А потом толпа всколыхнулась мощной рекой, их с отцом понесло по узкой улице, как подхваченную приливом щепку: сзади и спереди на него давили, он еле поспевал перебирать ногами. За узкой улицей открылась большая площадь, где возле серой стены высилось сооружение из бревен и с перекладины свисала веревка с петлей на конце.
Сзади напирали, людской поток подталкивал их, и Самюэл с отцом неуклонно продвигались к центру площади, все ближе и ближе. Память донесла до его слуха голос отца: «Ребенку смотреть на такое негоже. Никому негоже, а уж ребенку тем более». Отец пытался повернуться, пробить дорогу назад сквозь захлестнувшую площадь толпу. «Пропустите нас. Прошу вас, дайте нам уйти. У меня тут ребенок».

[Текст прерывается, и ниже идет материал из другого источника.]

File: src/rtl/vgaram_pkg.sv
// Shared definitions for the video RAM arbiter: FSM state encoding and
// default bus widths.
package vgaram_pkg;

    localparam int DEFAULT_AW = 16;
    localparam int DEFAULT_DW = 8;

    typedef enum logic [1:0] {
        IDLE      = 2'd0,
        CPU_CYCLE = 2'd1,
        ACK       = 2'd2
    } state_t;

endpackage : vgaram_pkg

File: src/rtl/vgaram_arbiter.sv
// Single-port video RAM arbiter: VGA reads pass straight through, CPU accesses
// are slotted into cycles the VGA master has announced it will not use.
module vgaram_arbiter
    import vgaram_pkg::*;
#(
    parameter int AW = DEFAULT_AW,
    parameter int DW = DEFAULT_DW
) (
    input  logic          i_clk,
    input  logic          i_reset,

    input  logic [AW-1:0] i_vga_addr,
    input  logic          i_vga_cs,
    input  logic          i_vga_access,
    output logic [DW-1:0] o_vga_dat,

    input  logic [AW-1:0] i_cpu_addr,
    input  logic [DW-1:0] i_cpu_dat,
    input  logic          i_cpu_cs,
    input  logic          i_cpu_we,
    output logic [DW-1:0] o_cpu_dat,
    output logic          o_cpu_ack,

    output logic [AW-1:0] o_ram_addr,
    output logic [DW-1:0] o_ram_dat,
    output logic          o_ram_cs,
    output logic          o_ram_we,
    input  logic [DW-1:0] i_ram_dat,

    output logic          o_conflict
);

    state_t        state;
    state_t        state_next;

    logic [AW-1:0] hold_addr;
    logic [DW-1:0] hold_dat;
    logic          hold_we;
    logic [DW-1:0] cpu_dat_q;
    logic          conflict_q;
    logic          cpu_start;

    // A CPU slot is only safe when the VGA master has not claimed next cycle.
    assign cpu_start = (state == IDLE) && i_cpu_cs && !i_vga_access;

    // NOTE: every variable in an always_comb gets a default first, so no path leaves it unassigned and no latch is inferred.
    always_comb begin
        state_next = state;
        case (state)
            IDLE:      if (cpu_start) state_next = CPU_CYCLE;
            CPU_CYCLE: state_next = ACK;
            ACK:       state_next = IDLE;
            default:   state_next = IDLE;
        endcase
    end

    // NOTE: sequential state uses non-blocking assignments so all flops update together at the edge.
    always_ff @(posedge i_clk) begin
        if (i_reset) state <= IDLE;
        else         state <= state_next;
    end

    // Holding registers make the CPU side fully registered toward the RAM.
    always_ff @(posedge i_clk) begin
        if (i_reset) begin
            hold_addr <= '0;
            hold_dat  <= '0;
            hold_we   <= 1'b0;
        end else if (cpu_start) begin
            hold_addr <= i_cpu_addr;
            hold_dat  <= i_cpu_dat;
            hold_we   <= i_cpu_we;
        end
    end

    // Read data is held between acks; a write ack leaves it untouched.
    always_ff @(posedge i_clk) begin
        if (i_reset)                          cpu_dat_q <= '0;
        else if ((state == ACK) && !hold_we)  cpu_dat_q <= i_ram_dat;
    end

    always_ff @(posedge i_clk) begin
        if (i_reset)                               conflict_q <= 1'b0;
        else if ((state == CPU_CYCLE) && i_vga_cs) conflict_q <= 1'b1;
    end

    // RAM port mux, selected only by registered state to keep VGA latency flat.
    always_comb begin
        o_ram_addr = i_vga_addr;
        o_ram_dat  = '0;
        o_ram_cs   = i_vga_cs;
        o_ram_we   = 1'b0;
        if (state == CPU_CYCLE) begin
            o_ram_addr = hold_addr;
            o_ram_dat  = hold_dat;
            o_ram_cs   = 1'b1;
            o_ram_we   = hold_we;
        end
    end

    // The synchronous RAM returns read data in ACK, so it is forwarded with the ack.
    assign o_cpu_ack  = (state == ACK);
    assign o_cpu_dat  = (o_cpu_ack && !hold_we) ? i_ram_dat : cpu_dat_q;
    assign o_vga_dat  = i_ram_dat;
    assign o_conflict = conflict_q;

endmodule : vgaram_arbiter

Но толпа безликой волной равнодушно подталкивала их вперед. Самюэл поднял голову, ему хотелось разглядеть странное сооружение. Несколько людей в темной одежде и в темных шляпах взобрались на высокий помост. Среди них стоял человек с золотыми волосами, на нем были темные штаны и голубая рубашка с расстегнутым воротом. Самюэл с отцом стояли так близко, что мальчику пришлось задрать голову очень высоко, иначе он ничего бы не увидел.
У золотого человека, казалось, не было рук. Он смотрел вдаль, поверх толпы, а потом взглянул вниз, взглянул прямо на Самюэла. Эта картинка запечатлелась в памяти необыкновенно отчетливо и ясно. Глаза у золотого человека были какие-то плоские, лишенные глубины — Самюэл ни у кого не видел таких глаз, в них было что-то нечеловеческое.
Внезапно на по. мосте произошло движение, и отец обеими руками обхватил Самюэла за голову, ладонями накрыл ему уши и крепко сжал пальцы у него на затылке. Руки с силой пригнули Самюэла и уткнули его лицом в черное сукно парадного отцовского сюртука. Как он ни сопротивлялся, ему было даже не двинуть головой. Он видел только узкую полоску света сбоку, до ушей его сквозь отцовские руки доносился лишь приглушенный разноголосый рев. А еще он слышал, как у отца стучит сердце. Потом он почувствовал, что локти и плечи отца напряглись, что он часто задышал, потом глубоко вдохнул воздух, задержал дыхание и у него затряслись руки.
Но на этом воспоминание еще не кончалось — Самюэл извлек из памяти последнюю картинку, и она повисла перед ним в темноте над головой Акафиста: старый, обшарпанный стол в пивной, громкие разговоры, смех. Перед отцом стояла оловянная кружка, а перед Самюэлом — чашка горячего молока с сахаром, сладко пахнущего корицей. Губы у отца были почему-то синие, а в глазах блестели слезы,
— Знал бы, никогда бы не повел тебя туда. На такое нельзя смотреть никому, а уж маленькому мальчику тем паче.